Karalyn Brown of InterviewIQ knows that social media plays a large role in today's world of hiring top candidates for jobs.
Here, she shares information that employers and those in the job market should know about what to say online, how to keep social media profiles fun and professional, and how employers can mine social media profiles to find the best candidates for available positions.
Recruitment agencies in Australia generally charge a fee to the client (the employer) and fill the vacancy with suitable candidates. Agents are paid either on successful placement, or retained on various arrangements with the client.
With social media and a number of disruptive recruitment services, their business model is increasingly challenged, so there has been a major market shake up since the GFC. Agencies are becoming specialists and working on the higher end of the market in the retained model, or looking at volumes and different ways to service clients. The day of an agency working to find lower-level and mid-range skills on a fee-per-service basis is disappearing.
If an individual finds an agent who has a strong understanding of their career space or industry, and they are fortunate to build a relationship with them, the agency can help with their career planning to some extent.
This scenario is not that common. Relationships between individuals and agencies tend to be based on a transaction of a single placement, since the agency works on behalf of the client, not the individual candidate.
People can use Google, Twitter, Linkedin and many other platforms to be found, to stand out, to represent themselves as experts in their field, and to not have to work as hard in finding a role.
There are many internal recruiters hired by large corporations whose only task is to find "hidden talent" online and offline. Social media is the secret sauce for this; if job seekers use it correctly, they can position themselves to appear in searches and stand out.

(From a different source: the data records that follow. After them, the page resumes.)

===== config.mk =====
export PLATFORM = sky130hd
export DESIGN_NAME = ovr_status_latch
export DESIGN_NICKNAME = d
export VERILOG_FILES = /design/src/rtl/ovr_pkg.sv /design/src/rtl/ovr_event_gate.sv /design/src/rtl/ovr_sticky.sv /design/src/rtl/ovr_status_pack.sv /design/src/rtl/ovr_status_latch.sv
export SDC_FILE = /design/constraint.sdc
export NUM_CORES = 1
export LEC_CHECK = 0
export BUFFER_PORTS_ARGS = -buffer_cell sky130_fd_sc_hd__buf_2
export CAP_MARGIN = 10
export CORE_AREA = 3 3 40 42
export CTS_BUF_LIST = sky130_fd_sc_hd__clkbuf_8 sky130_fd_sc_hd__clkbuf_16
export DETAILED_ROUTE_END_ITERATION = 10
export DIE_AREA = 0 0 43 45
export GPL_TIMING_DRIVEN = 0
export PLACE_DENSITY = 0.48
export SYNTH_ARGS = -nofsm -noshare
export SYNTH_HDL_FRONTEND = slang
export SYNTH_SLANG_ARGS = --single-unit
export TNS_END_PERCENT = 20

===== constraint.sdc =====
create_clock -name clk_i -period 0.8 [get_ports clk_i]
set_input_delay 0.16 -clock clk_i [delete_from_list [all_inputs] [get_ports clk_i]]
set_output_delay 0.16 -clock clk_i [all_outputs]
set_load 0.02 [all_outputs]

===== src/rtl/ovr_pkg.sv =====
`timescale 1ns/1ps
package ovr_pkg;
  localparam int STAT_W      = 8;
  localparam int SER_BIT     = 5;
  localparam int KEY_BIT     = 6;
  localparam int FRM_BIT     = 7;
  localparam int NUM_FLAGS   = 3;
  // index of each sticky flag inside the internal flag vector
  localparam int IDX_SER     = 0;
  localparam int IDX_KEY     = 1;
  localparam int IDX_FRM     = 2;
endpackage


===== src/rtl/ovr_event_gate.sv =====
`timescale 1ns/1ps
module ovr_event_gate
  import ovr_pkg::*;
#(
  parameter int W      = STAT_W,
  parameter int S_BIT  = SER_BIT,
  parameter int K_BIT  = KEY_BIT,
  parameter int NF     = NUM_FLAGS
) (
  input  logic         rx_stb_i,
  input  logic         key_stb_i,
  input  logic         frm_stb_i,
  input  logic [W-1:0] irq_n_i,
  output logic [NF-1:0] set_o
);
  logic unused_irq_bits;
  assign unused_irq_bits = ^irq_n_i;

  always_comb begin
    set_o          = '0;
    // an overrun only counts while the matching interrupt is still pending (low)
    set_o[IDX_SER] = rx_stb_i  & ~irq_n_i[S_BIT];
    set_o[IDX_KEY] = key_stb_i & ~irq_n_i[K_BIT];
    set_o[IDX_FRM] = frm_stb_i;
  end
endmodule


===== src/rtl/ovr_sticky.sv =====
`timescale 1ns/1ps
module ovr_sticky (
  input  logic clk_i,
  input  logic rst_i,
  input  logic set_i,
  input  logic clr_i,
  output logic flag_q
);
  always_ff @(posedge clk_i) begin
    if (rst_i)      flag_q <= 1'b0;
    else if (set_i) flag_q <= 1'b1;   // new event beats a same-cycle clear
    else if (clr_i) flag_q <= 1'b0;
  end

  // reset clears the flag
  assert_reset_clears_R1: assert property (@(posedge clk_i) rst_i |=> !flag_q);
  // set has priority over clear
  assert_set_wins_R8: assert property (@(posedge clk_i) disable iff (rst_i)
    set_i |=> flag_q);
  // clear without set empties the flag
  assert_clear_R7: assert property (@(posedge clk_i) disable iff (rst_i)
    (clr_i && !set_i) |=> !flag_q);
  // quiet cycles hold the flag
  assert_hold_R6: assert property (@(posedge clk_i) disable iff (rst_i)
    (!clr_i && !set_i) |=> $stable(flag_q));
endmodule


===== src/rtl/ovr_status_pack.sv =====
`timescale 1ns/1ps
module ovr_status_pack
  import ovr_pkg::*;
#(
  parameter int W     = STAT_W,
  parameter int S_BIT = SER_BIT,
  parameter int K_BIT = KEY_BIT,
  parameter int F_BIT = FRM_BIT,
  parameter int NF    = NUM_FLAGS
) (
  input  logic [NF-1:0] flags_i,
  output logic [W-1:0]  status_o
);
  always_comb begin
    status_o        = '1;             // unused positions read as 1
    status_o[S_BIT] = ~flags_i[IDX_SER];
    status_o[K_BIT] = ~flags_i[IDX_KEY];
    status_o[F_BIT] = ~flags_i[IDX_FRM];
  end
endmodule


===== src/rtl/ovr_status_latch.sv =====
`timescale 1ns/1ps
module ovr_status_latch
  import ovr_pkg::*;
#(
  parameter int W     = STAT_W,
  parameter int S_BIT = SER_BIT,
  parameter int K_BIT = KEY_BIT,
  parameter int F_BIT = FRM_BIT
) (
  input  logic         clk_i,
  input  logic         rst_i,
  input  logic         rx_stb_i,
  input  logic         key_stb_i,
  input  logic         frm_err_stb_i,
  input  logic [W-1:0] irq_stat_n_i,
  input  logic         clr_wr_i,
  output logic [W-1:0] status_o
);
  localparam int NF = NUM_FLAGS;

  logic [NF-1:0] set_req;
  logic [NF-1:0] flags_q;

  ovr_event_gate #(.W(W), .S_BIT(S_BIT), .K_BIT(K_BIT), .NF(NF)) u_gate (
    .rx_stb_i  (rx_stb_i),
    .key_stb_i (key_stb_i),
    .frm_stb_i (frm_err_stb_i),
    .irq_n_i   (irq_stat_n_i),
    .set_o     (set_req)
  );

  for (genvar g = 0; g < NF; g++) begin : g_flag
    ovr_sticky u_flag (
      .clk_i  (clk_i),
      .rst_i  (rst_i),
      .set_i  (set_req[g]),
      .clr_i  (clr_wr_i),
      .flag_q (flags_q[g])
    );
  end

  ovr_status_pack #(.W(W), .S_BIT(S_BIT), .K_BIT(K_BIT), .F_BIT(F_BIT), .NF(NF)) u_pack (
    .flags_i  (flags_q),
    .status_o (status_o)
  );

  // serial event during pending serial interrupt
  assert_ser_ovr_R2: assert property (@(posedge clk_i) disable iff (rst_i)
    (rx_stb_i && !irq_stat_n_i[S_BIT]) |=> !status_o[S_BIT]);
  // keyboard event during pending keyboard interrupt
  assert_key_ovr_R3: assert property (@(posedge clk_i) disable iff (rst_i)
    (key_stb_i && !irq_stat_n_i[K_BIT]) |=> !status_o[K_BIT]);
  // event with its interrupt idle leaves a clear bit clear
  assert_ser_idle_R4: assert property (@(posedge clk_i) disable iff (rst_i)
    (status_o[S_BIT] && !(rx_stb_i && !irq_stat_n_i[S_BIT])) |=> status_o[S_BIT]);
  // framing strobe
  assert_frame_R5: assert property (@(posedge clk_i) disable iff (rst_i)
    frm_err_stb_i |=> !status_o[F_BIT]);
  // a set serial bit survives until a clear write
  assert_sticky_R6: assert property (@(posedge clk_i) disable iff (rst_i)
    (!clr_wr_i && !status_o[S_BIT]) |=> !status_o[S_BIT]);
  // clear write with no keyboard set condition
  assert_key_clear_R7: assert property (@(posedge clk_i) disable iff (rst_i)
    (clr_wr_i && !key_stb_i) |=> status_o[K_BIT]);
endmodule


Word-level counts from Yosys, hierarchy flattened
Cells that the tools add are included.
- bits in registers: 3
- latch bits: 0
- bits in writable memories: 0
- memory bits (read-only): 0
- bits of input ports: 14
- output and inout bits: 8
- logic and storage cells: 17
- memories: 0
- add/subtract/negate cells: 0
- $mul: 0
- divide/modulo/power cells: 0
- $lt $le $gt $ge: 0
- eq/ne operators: 0
- shifts and indexed selects: 0
- mux-type cells: 4
- bitwise gates (word level): 7
- reduce and logical (&&, ||, !) cells: 3
- operators with widths (kind ; number):
    $reduce_bool A2 Y1 ; 3
    $not A1 Y1 ; 5
    $mux W1 ; 4
    $and A1 B1 Y1 ; 2

Longest topological paths before layout
Gate-level depths: netlist of run 1.
- depth in word-level cells: 3
- mapped depth: 2
- depth with buffers taken out: 2

By module
Synthesis of run 1 repeated with hierarchy kept, for this count alone.
- cell total of the unflattened synthesis: 24
- area, all modules: 203.9 µm²
- by module, submodules not included (module ; instances ; cells each ; area an instance (µm²) ; seq. area each (µm²)):
    ovr_sticky ; 3 ; 4 ; 38.8 ; 20.0
    ovr_status_pack ; 1 ; 9 ; 52.6 ; 0.0
    ovr_event_gate ; 1 ; 3 ; 35.0 ; 0.0

Worst setup path after synthesis of run 1
No wires, ideal clock.
- path kind: register to output
- from: register g_flag[0].u_flag.flag_q
- to: output status_o[5]
- arrival time: 0.425 ns
- required time: 0.640 ns
- path slack: 0.215 ns
- cell stages (with the launch flop): 2
- path buffers: 0
- path through: dfxtp_1 > inv_1
- cells in the longest elaborated chain, start to end: 1
- ends and longest elaborated chain (element ; line ; RTL):
    start, declared ; ovr_sticky.sv:7 ; output logic flag_q
    start signal, assigned ; ovr_sticky.sv:10 ; if (rst_i) flag_q <= 1'b0;
    start signal, assigned ; ovr_sticky.sv:11 ; else if (set_i) flag_q <= 1'b1;
    start signal, assigned ; ovr_sticky.sv:12 ; else if (clr_i) flag_q <= 1'b0;
    $not A1 Y1 ; ovr_status_pack.sv:16 ; status_o[S_BIT] = ~flags_i[IDX_SER];
    end, declared ; ovr_status_latch.sv:17 ; output logic [W-1:0] status_o
No other way between the ends.

Worst setup path after layout of run 1
Same ends and word-level chain as after synthesis.

==> results of run 1 <==
-- worst min-delay path by stage --
stage / start / end / cells past startpoint
floorplan: rst_i / g_flag[0].u_flag.flag_q / 1
global placement: rst_i / g_flag[1].u_flag.flag_q / 2
detailed placement: rst_i / g_flag[1].u_flag.flag_q / 2
CTS: rst_i / g_flag[1].u_flag.flag_q / 2
global route: rst_i / g_flag[0].u_flag.flag_q / 2
finish: rst_i / g_flag[0].u_flag.flag_q / 2
-- kinds of logic after synthesis --
family                 count (synthesis)
DFF                                    3
buffers and inverters                  9
other                                  1
and+or+nand+nor                        5
AOI/OAI and AO/OA                      3
-- final cells by class --
type	count	area share
Timing Repair Buffer	12	0.2548
Multi-Input combinational cell	13	0.1977
Sequential cell	3	0.1939
Clock buffer	3	0.1255
Buffer	5	0.1141
Tap cell	15	0.05703
Inverter	4	0.04563
Clock inverter	1	0.01141
-- per-stage QoR --
step / power, mW / hold slack (ps) / setup WS, ps
floorplan: 0.2310 / 229.1 / 215.4
global placement: 0.2590 / 363.5 / 148.1
detailed placement: 0.2592 / 364.4 / 146.0
CTS: 0.7234 / 127.8 / -53.45
global route: 0.7568 / 135.9 / -81.36
finish: 0.7026 / 129.9 / -43.16
-- cell usage in the layout (no fill, tap or decap) --
| master | synthesis | routed |
|---|---|---|
| clkbuf_8 | 0 | 3 |
| buf_4 | 5 | 7 |
| inv_2 | 0 | 3 |
| buf_2 | 0 | 7 |
| buf_6 | 0 | 3 |
| inv_1 | 4 | 2 |
| nand2b_1 | 5 | 5 |
| conb_1 | 1 | 5 |
| dfxtp_2 | 0 | 3 |
| a21oi_1 | 3 | 3 |
-- power by group --
part / switching (mW) / internal [mW]
Sequential: 0.00534 / 0.161
Combinational: 0.0531 / 0.0603
Clock: 0.0961 / 0.326
Total: 0.155 / 0.548
-- worst max-delay path, cell delays in order, from the launching register on --
cell	delay, ps
dfxtp_2	320
inv_2	30
buf_6	120
-- what timing repair did --
item | CTS | global route
setup endpoints to repair | 3 | 3
buffers inserted | 2 | 0
resized for setup | 12 | 0
-- routing by layer --
metal	track usage	vias to the layer above	wire length, µm
li1	-	91	-
met1	0.04096	61	130
met2	0.04790	12	130
met3	0.06375	0	81
met4	0.01807	0	0
met5	0	-	0
==> impl_metrics.csv, run 1 <==
group,metric,value,unit
status,status,"finished, violations left",
status,violations,"setup timing",
yosys,synth_top_family_by_area,"buffers and inverters",
yosys,avgSynthCellArea,7.746,µm²
yosys,synth_common_cells,"5 x buf_4, 5 x nand2b_1, 4 x inv_1",
yosys,synth_area,162.7,µm²
cts,cts-root-buf,"clkbuf_8",
placement,dpl_cell_area,246.5,µm²
worst_setup_path,crit_fanout,2,
worst_setup_path,worstReg2RegStart,"g_flag[1].u_flag.flag_q",
worst_setup_path,start_kind,"register",
yosys,ys_ff_latch,3,
yosys,synth_edf_count,0,
placement,place_inst,50,
detailed_routing,ant_nets,0,
worst_setup_path,worstSetupPathType,"reg -> out",
global_routing,grt_use_total,0.04330,
floorplan,row_count,13,
cts,cts_sinks,3,
min_path,min_path_type,"in -> reg",
detailed_routing,post-route-drc-count,0,
cts,clock_tree.buffer_depth,2,
layout,finalNonFillerCells,56,
yosys,synthArstFlopShare,0,
yosys,synthFlopType,"dfxtp_1",
detailed_routing,drt_first_pass_iters,1,
power,leakage,0.1704,nW
yosys,muxShareOfSynthArea,0,
cts,clk_pin_slew,30,ps
detailed_routing,post_drt_wl_per_cell,6.107,µm
layout,top_regs,"g_flag.u_flag.flag_q x3",
global_routing,grt_pass1_wl,503,µm
worst_setup_path,cp.required,640,ps
cts,hold_buffers,0,
floorplan,core_area,1285,µm²
yosys,synth_compound_area_frac,0.09231,
yosys,synthCells,21,
sta,tns,-126.5,ps
sta,post-route-period-util,1.054,
yosys,yosysTopAreaCellShare,0.3692,
worst_setup_path,endpoint,"status_o[5]",
run,maxCapViolCount,0,
yosys,yosys_warnings,0,
yosys,synth_xor_area_frac,0,
placement,place.gp.congestion,0.5768,
worst_setup_path,rr_worst_depth,3,
sta,rsz0062_at_grt,"true",
layout,largest_reg_flops,3,
sta,fin_ws,-43.16,ps
layout,diodes,0,
layout,multi_input_area,65.06,µm²
layout,fin_util,0.2561,
layout,fillers,143,
yosys,yosys.area.top_type,"dfxtp_1",
sta,slew_viol_final,0,
floorplan,die_x,43,µm
sta,min_period,843.2,ps
detailed_routing,wl,342,µm
worst_setup_path,worstPathArrival,680,ps
global_routing,grt_pass1_vias,131,
worst_setup_path,crit_start,"g_flag[0].u_flag.flag_q",
sta,finalHoldViolations,0,
placement,numPortBuffers,10,
yosys,synth_cell_types,6,
power,pwr_density_cell,2135,nW/µm²
sta,setup_viol,3,
detailed_routing,vias,164,
yosys,synth.yosys.seq_area_share,0.3692,
global_routing,antenna_found_initial,0,
yosys,synth-adder-area-share,0,
layout,regArea,63.81,µm²
floorplan,initial_core_util,0.1266,
layout,postLayoutCellArea,329.1,µm²
layout,nNetsFinal,56,
power,peakVddDrop,0.8418,mV
layout,drive_above_1_share,0.6341,
worst_setup_path,end_kind,"primary output",
sta,clock.fmax,1186,MHz
detailed_routing,first_iter_violations,0,
cts,htree_levels,1,
detailed_routing,via_per_inst,2.929,
cts,tritoncts,"done",
cts,clock_latency,210,ps
global_routing,grt_max_degree,4,
worst_setup_path,r2r_end,"g_flag[1].u_flag.flag_q",
sta,finalClockSkew,0,ps
layout,area_delta_synth_final,102.3,%
cts,cts_made_buffers,3,
yosys,yosys.area_share.simple,0.1923,
yosys,ys_top_cells_by_area,"dfxtp_1 37%, buf_4 23%, nand2b_1 19%, a21oi_1 9.2%, inv_1 9.2%",
floorplan,die_y,45,µm
floorplan,io_pins,22,
global_routing,grt_overflow,0,
layout,regMostFlops,"g_flag.u_flag.flag_q",
floorplan,dieArea,1935,µm²
worst_setup_path,r2r_slack,140,ps
(Power assumes the default switching activity.)
==> inputs of run 2 (changes only) <==
REMOVE_ABC_BUFFERS = 1   (was unset)
==> run 2 against run 1 <==
  * Final cell count shrank 13%
  * Register-to-register slack better by 80 ps
  * Clock power is 1% higher
  * The run still ends with setup timing left
  * Non-clock buffer count down 7
  * Worst setup slack got worse by 7.6 ps
  * Sequential share of layout area up 3.7 points
  * Via count is 7.9% lower
  * Critical endpoint unchanged
  * Global-route usage up 0.49 points
  * Total power shrank 2.8%
  * Die area unchanged
==> impl_metrics.csv, run 2 (synthesis results as in run 1) <==
group,metric,value,unit
status,status,"finished, violations left",
status,violations,"setup timing",
global_routing,grt_use_total,0.04821,
detailed_routing,first_iter_violations,3,
detailed_routing,ant_nets,0,
cts,cts_made_buffers,3,
cts,hold_buffers,0,
cts,clock_tree.buffer_depth,2,
worst_setup_path,cp_slowest_cell,"dfxtp_2",
detailed_routing,post-route-drc-count,0,
worst_setup_path,start_kind,"register",
detailed_routing,wl,359,µm
sta,finalHoldViolations,0,
sta,slew_viol_final,0,
global_routing,grt_pass1_wl,579,µm
worst_setup_path,worstSetupPathType,"reg -> out",
floorplan,dieArea,1935,µm²
placement,place_ws,147.5,ps
global_routing,antenna_found_initial,0,
floorplan,row_count,13,
layout,area_delta_synth_final,70.00,%
sta,post-route-period-util,1.063,
layout,final_common_cell,"buf_2",
floorplan,io_pins,22,
power,fin_total_pwr,0.6832,mW
global_routing,grt_pass1_vias,148,
layout,regMostFlops,"g_flag.u_flag.flag_q",
sta,fin_hold_ws,138.9,ps
power,pwr_density_cell,2471,nW/µm²
layout,largest_reg_flops,3,
cts,cts-root-buf,"clkbuf_8",
power,peakVddDrop,1.020,mV
placement,place_inst,45,
layout,diodes,0,
sta,finalClockSkew,0,ps
layout,fillers,158,
cts,cts_sinks,3,
detailed_routing,vias,151,
placement,place.detailed.hpwl,266.1,µm
layout,finalNonFillerCells,49,
worst_setup_path,slowest_delay,320,ps
global_routing,grt_overflow,0,
layout,nNetsFinal,49,
cts,clk_pin_slew,30,ps
placement,numPortBuffers,10,
floorplan,die_y,45,µm
cts,tritoncts,"done",
detailed_routing,drt_first_pass_iters,2,
floorplan,initial_core_util,0.1266,
worst_setup_path,worstPathCellList,"inv_2, buf_6",
layout,drive_above_1_share,0.5588,
sta,rsz0062_at_grt,"true",
floorplan,die_x,43,µm
worst_setup_path,cp.required,640,ps
detailed_routing,via_per_inst,3.082,
worst_setup_path,end_kind,"primary output",
sta,min_period,850.7,ps
layout,final_cell_mix,"7 x buf_2, 5 x nand2b_1, 5 x conb_1",
cts,post_cts_buffers,0,
layout,multi_input_area,65.06,µm²
cts,htree_levels,1,
min_path,min_path_type,"in -> reg",
run,maxCapViolCount,0,
floorplan,core_area,1285,µm²
placement,place.gp.congestion,0.6444,
detailed_routing,post_drt_wl_per_cell,7.327,µm
power,leakage,0.1392,nW
layout,regArea,63.81,µm²
layout,top_regs,"g_flag.u_flag.flag_q x3",
cts,clock_latency,220,ps
sta,fin_ws,-50.72,ps
global_routing,grt_max_degree,4,
sta,setup_viol,3,
worst_setup_path,worstPathArrival,690,ps
worst_setup_path,crit_fanout,2,
sta,clock.fmax,1175,MHz
run 2: cell types whose count changed in the layout (fill, tap and decap cells not counted):
cell / change
buf_4: -7
run 2: final timing paths:
check	start	to	slack (ps)	cells after the start
worst max register to register	g_flag[0].u_flag.flag_q	g_flag[0].u_flag.flag_q	220	2
worst min-delay path	rst_i	g_flag[1].u_flag.flag_q	140	2
worst min register to register	g_flag[1].u_flag.flag_q	g_flag[1].u_flag.flag_q	470	2
worst max-delay path	g_flag[0].u_flag.flag_q	status_o[5]	-50	2
run 2: layout make-up:
class,count,share of cell area
multi-input combinational,13,0.2353
clock inverter,1,0.01357
clock buffer,3,0.1493
sequential,3,0.2308
timing repair buffer,10,0.2489
tap,15,0.06787
inverter,4,0.05430
run 2: report_power, final:
part	leakage (nW)	internal (mW)	switching, mW	total, mW
Clock	0.0269	0.327	0.102	0.428
Sequential	0.0258	0.161	0.00557	0.167
Combinational	0.0865	0.0380	0.0498	0.0879
Total	0.139	0.526	0.157	0.683
run 2: critical path, delay by kind of cell, from the launching register on:
kind	cells	cell delay, ps
buffers and inverters	2	160
flip-flops	1	320
run 2: what timing repair did:
action                                 4_1_cts  5_1_grt
gates resized for setup                     12        0
pin swaps                                    0        0
endpoints found under the hold margin        0        0
setup endpoints to repair                    3        3
run 2: metal layers:
layer / GRT usage / share of wire / wire length [µm] / vias to the layer above
met5: 0 / 0 / 0 / -
met4: 0.05422 / 0 / 0 / 0
met3: 0.05179 / 0.19 / 68 / 0
li1: - / - / - / 76
met2: 0.05689 / 0.41 / 148 / 13
met1: 0.04077 / 0.40 / 142 / 62
run 2: stage by stage:
stage | util | TNS, ps | area (µm²)
6_report | 0.2152 | -138.6 | 276.5
2_1_floorplan | - | 0 | 140.1
4_1_cts | 0.2152 | -152.3 | 276.5
5_1_grt | 0.2152 | -219.4 | 276.5
3_5_place_dp | 0.1626 | 0 | 209.0
3_3_place_gp | 0.1626 | 0 | 209.0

Employers can brand themselves and create a sense of openess around what it's like to work for them, thus attracting the right talent. They can build candidate attraction channels via groups, forums, and having people follow them for example. This helps reduce reliance on agencies and lowers costs. Many organisations set their teams up with solid LinkedIn profiles, let them know of jobs so they can refer their friends, and offer referral incentives. That's one basic way. Obviously there are others.
Candidates can get closer to people within organisations that may actually make a hiring decision, and avoid third parties such as external and internal recruiters. LinkedIn is a powerful tool in that respect. Candidates can ensure they are active and findable, which saves them time applying for jobs. If they want to take it further, they can create their own personal brand based on sharing their expertise and be known as an expert in a particular area.
I see it as already having a massive disruption impact in that the traditional database of a recruiter is now online, and organisations are looking for faster and easier ways to hire through using online channels.
I see response channels between candidate and employer being faster and faster, and tools being used in more creative ways rather than employers using passive adverts.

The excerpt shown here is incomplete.